Snowline Gold’s first resource shows large-scale, high-grade potential in Yukon

Snowline says Valley has excellent potential for continued growth. (Source: Snowline Gold )

Snowline Gold’s (TSXV: SGD) Valley deposit dwarfs most other projects in grade and metal, according to the most anticipated initial resource for a Yukon asset in decades.

Valley in Snowline’s Rogue project holds 75.8 million indicated tonnes grading 1.66 grams gold per tonne for 4.1 million oz. contained metal, the company said on Monday. It has 81 million inferred tonnes grading 1.25 grams for 3.3 million oz., Snowline said in a release.

“In just two full exploration seasons, Snowline has advanced its Valley target from greenfield discovery holes to a robust multi-million-ounce gold deposit with continued exploration upside,” CEO Scott Berdahl said. “Valley has excellent potential for continued growth, as evidenced by broad intervals of 1-2 grams per tonne gold mineralization returned in drilling on multiple edges of the system.”

Major B2Gold (TSX: BTO) invested into Snowline early last year as drilling solidified the 1,100-sq.-km Rogue as part of the Tombstone gold belt arcing across the region. Kinross Gold’s (TSX: K; NYSE: KGC) Fort Knox mine in Alaska, and Victoria Gold’s (TSX: VGCX) Eagle, the Yukon’s only operating hard rock gold mine, are geologically similar. They’re in the same type of reduced intrusion-related gold system while Valley has much higher grades.

Other companies with projects in the Yukon’s part of Tombstone include Sitka Gold (CSE: SIG), Banyan Gold (TSXV: BYN) and St. James Gold (TSXV: LORD).

Vancouver-based Snowline has drilled 4,000 metres to expand the estimate with 15,000 metres planned this year in its largest drilling program.

More drilling

The resource is based on almost 28,000 metres of drilling to January, has a cutoff grade of 0.4 gram and is confined to a potential pit shell of 297 million tonnes of material, Snowline said.

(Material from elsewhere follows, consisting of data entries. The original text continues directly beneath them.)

## config.mk

```make
export PLATFORM = sky130hd
export DESIGN_NAME = window_fetch_flat
export DESIGN_NICKNAME = d
export VERILOG_FILES = /design/src/logic/conv_pkg.sv /design/src/logic/window_if.sv /design/src/logic/window_fetch.sv /design/src/flat_wrapper.sv
export VERILOG_INCLUDE_DIRS = /design/src /design/src/include
export SDC_FILE = /design/constraint.sdc
export NUM_CORES = 1
export LEC_CHECK = 0
export ABC_CLOCK_PERIOD_IN_PS = 4400
export BUFFER_PORTS_ARGS = -buffer_cell sky130_fd_sc_hd__buf_2
export CORE_AREA = 2 2 216 218
export CTS_BUF_LIST = sky130_fd_sc_hd__clkbuf_16
export CTS_CLUSTER_DIAMETER = 40
export DETAILED_ROUTE_END_ITERATION = 6
export DIE_AREA = 0 0 218 220
export PLACE_DENSITY_LB_ADDON = 0.15
export SYNTH_ARGS = -nofsm -noshare
export SYNTH_HDL_FRONTEND = slang
export SYNTH_SLANG_ARGS = --single-unit
```

## constraint.sdc

```tcl
create_clock -name clk -period 4.4 [get_ports clk]
set_input_delay 0 -clock clk [delete_from_list [all_inputs] [get_ports clk]]
set_output_delay 0 -clock clk [all_outputs]
set_load 0.05 [all_outputs]
```
## config.mk

```make
export PLATFORM = sky130hd
export DESIGN_NAME = packet_aggregate
export DESIGN_NICKNAME = d
export VERILOG_FILES = /design/src/verilog/agg_pkg.sv /design/src/verilog/packet_aggregate.sv /design/src/verilog/packet_dequeue.sv /design/src/verilog/striped_memory.sv /design/src/verilog/input_enqueue.sv
export VERILOG_INCLUDE_DIRS = /design/src /design/src/include
export SDC_FILE = /design/constraint.sdc
export NUM_CORES = 2
export LEC_CHECK = 0
export BUFFER_PORTS_ARGS = -buffer_cell sky130_fd_sc_hd__buf_2
export CORE_ASPECT_RATIO = 0.9
export CORE_MARGIN = 5
export CORE_UTILIZATION = 60
export CTS_CLUSTER_DIAMETER = 100
export DETAILED_ROUTE_END_ITERATION = 16
export GPL_TIMING_DRIVEN = 1
export PLACE_DENSITY_LB_ADDON = 0.2
export SYNTH_ARGS = -nofsm -noshare
export SYNTH_HDL_FRONTEND = slang
export SYNTH_SLANG_ARGS = --single-unit
```

## constraint.sdc

```tcl
create_clock -name clk_in -period 5.25 [get_ports clk_in]
set_input_delay 0.7875 -clock clk_in [delete_from_list [all_inputs] [get_ports clk_in]]
set_output_delay 0.7875 -clock clk_in [all_outputs]
set_load 0.05 [all_outputs]
```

It assumes a conventional 25,000-tonne-per-day mill, a gold price of $1,800 per oz., mining costs of C$3.50 per tonne, and processing costs of C$22 per tonne.

The Valley deposit sits on a fraction of the company’s land holdings, “within a cluster of high-priority targets sharing key geological characteristics with Valley highlighting district level potential,” Snowline said. It has strong non-refractory gold mineralization beginning at surface, it said.

Shares in Snowline Gold gained 5.6% by Monday afternoon in Toronto to C$5.70 apiece. The company has a market value of C$896.2 million.


The project lacks direct road and power connections, although there is a nearby trail. Rogue lies near the border with the Northwest Territories, some 223 km east of the nearest town, Mayo. Snowline also has the Einarson, Ursa and Cynthia projects in the same area, part of an eight-project portfolio covering roughly 3,600 sq. km.

Rogue hosts multiple intrusions similar to Valley along with gold found in stream sediment, soil and rock samples, Snowline said. Most geologists hold that reduced intrusion-related gold systems occur in clusters, suggesting the district-scale potential of the properties, the company said.

The systems are characterized by sheeted, gold-bearing quartz vein arrays within and near felsic, ilmenite series intrusions. The quartz veins are generally thin, about 2 cm in width, but their grade, abundance, and continuity can make them attractive as bulk-tonnage mining targets, Snowline said.